***** DATA FOR ANALYSIS *****

### config.mk
export PLATFORM = sky130hd
export DESIGN_NAME = keypad_entry_scanner_flat
export DESIGN_NICKNAME = d
export VERILOG_FILES = /design/src/rtl/keypad_entry_scanner_if.sv /design/src/rtl/keypad_entry_scanner.sv /design/src/flat_wrapper.sv
export SDC_FILE = /design/constraint.sdc
export NUM_CORES = 1
export LEC_CHECK = 0
export CAP_MARGIN = 20
export CORE_UTILIZATION = 55
export DETAILED_ROUTE_END_ITERATION = 7
export GPL_ROUTABILITY_DRIVEN = 0
export PLACE_DENSITY = 0.79
export SETUP_SLACK_MARGIN = 0.5
export SLEW_MARGIN = 20
export SYNTH_ARGS = -nofsm -noshare
export SYNTH_HDL_FRONTEND = slang
export SYNTH_SLANG_ARGS = --single-unit
### constraint.sdc
create_clock -name clk -period 10.4 [get_ports clk]
set_clock_uncertainty 0.05 [all_clocks]
set_input_delay 1.04 -clock clk [delete_from_list [all_inputs] [get_ports clk]]
set_output_delay 1.04 -clock clk [all_outputs]
set_load 0.05 [all_outputs]
### src/rtl/keypad_entry_scanner_if.sv
// Keypad/display-side signal bundle for keypad_entry_scanner.
// KEYPAD_LAST_KEY_EN adds key_code/key_strobe.
interface keypad_entry_scanner_if;
  logic [3:0]  row;
  logic [3:0]  col;
  logic [12:0] num;
  logic [12:0] entered_num;
  logic        entered_valid;
  logic        overflow;
`ifdef KEYPAD_LAST_KEY_EN
  logic [3:0]  key_code;
  logic        key_strobe;

  modport slave  (input row, output col, num, entered_num, entered_valid, overflow, key_code, key_strobe);
  modport master (output row, input col, num, entered_num, entered_valid, overflow, key_code, key_strobe);
`else
  modport slave  (input row, output col, num, entered_num, entered_valid, overflow);
  modport master (output row, input col, num, entered_num, entered_valid, overflow);
`endif
endinterface

### src/rtl/keypad_entry_scanner.sv
// 4x4 keypad scanner: column scan, press/release debounce, decimal entry with commit on '#'.
// Optional last-key outputs enabled by defining KEYPAD_LAST_KEY_EN.
module keypad_entry_scanner #(
  parameter int unsigned SCAN_DIV     = 100000,
  parameter int unsigned DEBOUNCE_CNT = 500000
) (
  input  logic                    clk,
  input  logic                    rst_n,
  keypad_entry_scanner_if.slave   kp
);

  localparam int unsigned CNT_MAX = (SCAN_DIV > DEBOUNCE_CNT) ? SCAN_DIV : DEBOUNCE_CNT;
  localparam int unsigned CNT_W   = $clog2(CNT_MAX);
  localparam int unsigned NUM_W   = 13;
  localparam int unsigned SUM_W   = 17;

  typedef enum logic [1:0] {ST_SCAN, ST_DEBOUNCE, ST_ACT, ST_RELEASE} state_e;

  state_e             state_q, state_d;
  logic [CNT_W-1:0]   cnt_q, cnt_d;
  logic [1:0]         col_idx_q, col_idx_d;
  logic [1:0]         row_idx_q, row_idx_d;
  logic [3:0]         col_q, col_d;
  logic [NUM_W-1:0]   num_q, num_d;
  logic [NUM_W-1:0]   entered_num_q, entered_num_d;
  logic               entered_valid_q, entered_valid_d;
  logic               overflow_q, overflow_d;
  logic [3:0]         row_s1_q, rs_q;
  logic [3:0]         key_code_q, key_code_d;
  logic               key_strobe_q, key_strobe_d;

  logic [3:0]         key_c;
  logic [3:0]         digit_c;
  logic [SUM_W-1:0]   sum_c;
  logic [3:0]         row_pat_c;
  logic [1:0]         row_enc_c;

  // Two-flop synchronizer for the asynchronous row inputs
  always_ff @(posedge clk or negedge rst_n) begin
    if (!rst_n) begin
      row_s1_q <= 4'hF;
      rs_q     <= 4'hF;
    end else begin
      row_s1_q <= kp.row;
      rs_q     <= row_s1_q;
    end
  end

  assign key_c     = {row_idx_q, col_idx_q};
  assign digit_c   = (key_c == 4'd13) ? 4'd0 : 4'(row_idx_q) * 4'd3 + 4'(col_idx_q) + 4'd1;
  assign sum_c     = SUM_W'(num_q) * SUM_W'(10) + SUM_W'(digit_c);
  assign row_pat_c = ~(4'b0001 << row_idx_q);

  always_comb begin
    row_enc_c = 2'd0;
    case (~rs_q)
      4'b0010: row_enc_c = 2'd1;
      4'b0100: row_enc_c = 2'd2;
      4'b1000: row_enc_c = 2'd3;
      default: row_enc_c = 2'd0;
    endcase
  end

  // Next-state and action logic
  always_comb begin
    state_d         = state_q;
    cnt_d           = cnt_q;
    col_idx_d       = col_idx_q;
    row_idx_d       = row_idx_q;
    num_d           = num_q;
    entered_num_d   = entered_num_q;
    entered_valid_d = 1'b0;
    overflow_d      = 1'b0;
    key_code_d      = key_code_q;
    key_strobe_d    = 1'b0;

    case (state_q)
      ST_SCAN: begin
        if (cnt_q == CNT_W'(SCAN_DIV - 1)) begin
          cnt_d = '0;
          // Ghosting (several rows low) is treated like no key
          if ($onehot(~rs_q)) begin
            row_idx_d = row_enc_c;
            state_d   = ST_DEBOUNCE;
          end else begin
            col_idx_d = col_idx_q + 2'd1;
          end
        end else begin
          cnt_d = cnt_q + CNT_W'(1);
        end
      end
      ST_DEBOUNCE: begin
        if (rs_q == row_pat_c) begin
          if (cnt_q == CNT_W'(DEBOUNCE_CNT - 1)) begin
            cnt_d   = '0;
            state_d = ST_ACT;
          end else begin
            cnt_d = cnt_q + CNT_W'(1);
          end
        end else begin
          cnt_d     = '0;
          col_idx_d = col_idx_q + 2'd1;
          state_d   = ST_SCAN;
        end
      end
      ST_ACT: begin
        key_code_d   = key_c;
        key_strobe_d = 1'b1;
        case (key_c)
          4'd3:  num_d = num_q / NUM_W'(10);
          4'd12: num_d = '0;
          4'd14: begin
            entered_num_d   = num_q;
            entered_valid_d = 1'b1;
          end
          4'd7, 4'd11, 4'd15: ;
          default: begin
            if (sum_c <= SUM_W'(8191)) num_d = NUM_W'(sum_c);
            else                       overflow_d = 1'b1;
          end
        endcase
        cnt_d   = '0;
        state_d = ST_RELEASE;
      end
      ST_RELEASE: begin
        if (rs_q == 4'hF) begin
          if (cnt_q == CNT_W'(DEBOUNCE_CNT - 1)) begin
            cnt_d     = '0;
            col_idx_d = col_idx_q + 2'd1;
            state_d   = ST_SCAN;
          end else begin
            cnt_d = cnt_q + CNT_W'(1);
          end
        end else begin
          cnt_d = '0;
        end
      end
      default: begin
        cnt_d   = '0;
        state_d = ST_SCAN;
      end
    endcase

    col_d = ~(4'b0001 << col_idx_d);
  end

  always_ff @(posedge clk or negedge rst_n) begin
    if (!rst_n) begin
      state_q         <= ST_SCAN;
      cnt_q           <= '0;
      col_idx_q       <= 2'd0;
      row_idx_q       <= 2'd0;
      col_q           <= 4'b1110;
      num_q           <= '0;
      entered_num_q   <= '0;
      entered_valid_q <= 1'b0;
      overflow_q      <= 1'b0;
      key_code_q      <= 4'd0;
      key_strobe_q    <= 1'b0;
    end else begin
      state_q         <= state_d;
      cnt_q           <= cnt_d;
      col_idx_q       <= col_idx_d;
      row_idx_q       <= row_idx_d;
      col_q           <= col_d;
      num_q           <= num_d;
      entered_num_q   <= entered_num_d;
      entered_valid_q <= entered_valid_d;
      overflow_q      <= overflow_d;
      key_code_q      <= key_code_d;
      key_strobe_q    <= key_strobe_d;
    end
  end

  assign kp.col           = col_q;
  assign kp.num           = num_q;
  assign kp.entered_num   = entered_num_q;
  assign kp.entered_valid = entered_valid_q;
  assign kp.overflow      = overflow_q;
`ifdef KEYPAD_LAST_KEY_EN
  assign kp.key_code      = key_code_q;
  assign kp.key_strobe    = key_strobe_q;
`endif

endmodule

*****

EXERCISE INSTRUCTIONS: State how many lines in the records above contain the word "default". Give nothing but the number.

ANSWER FOR THIS EXERCISE: 3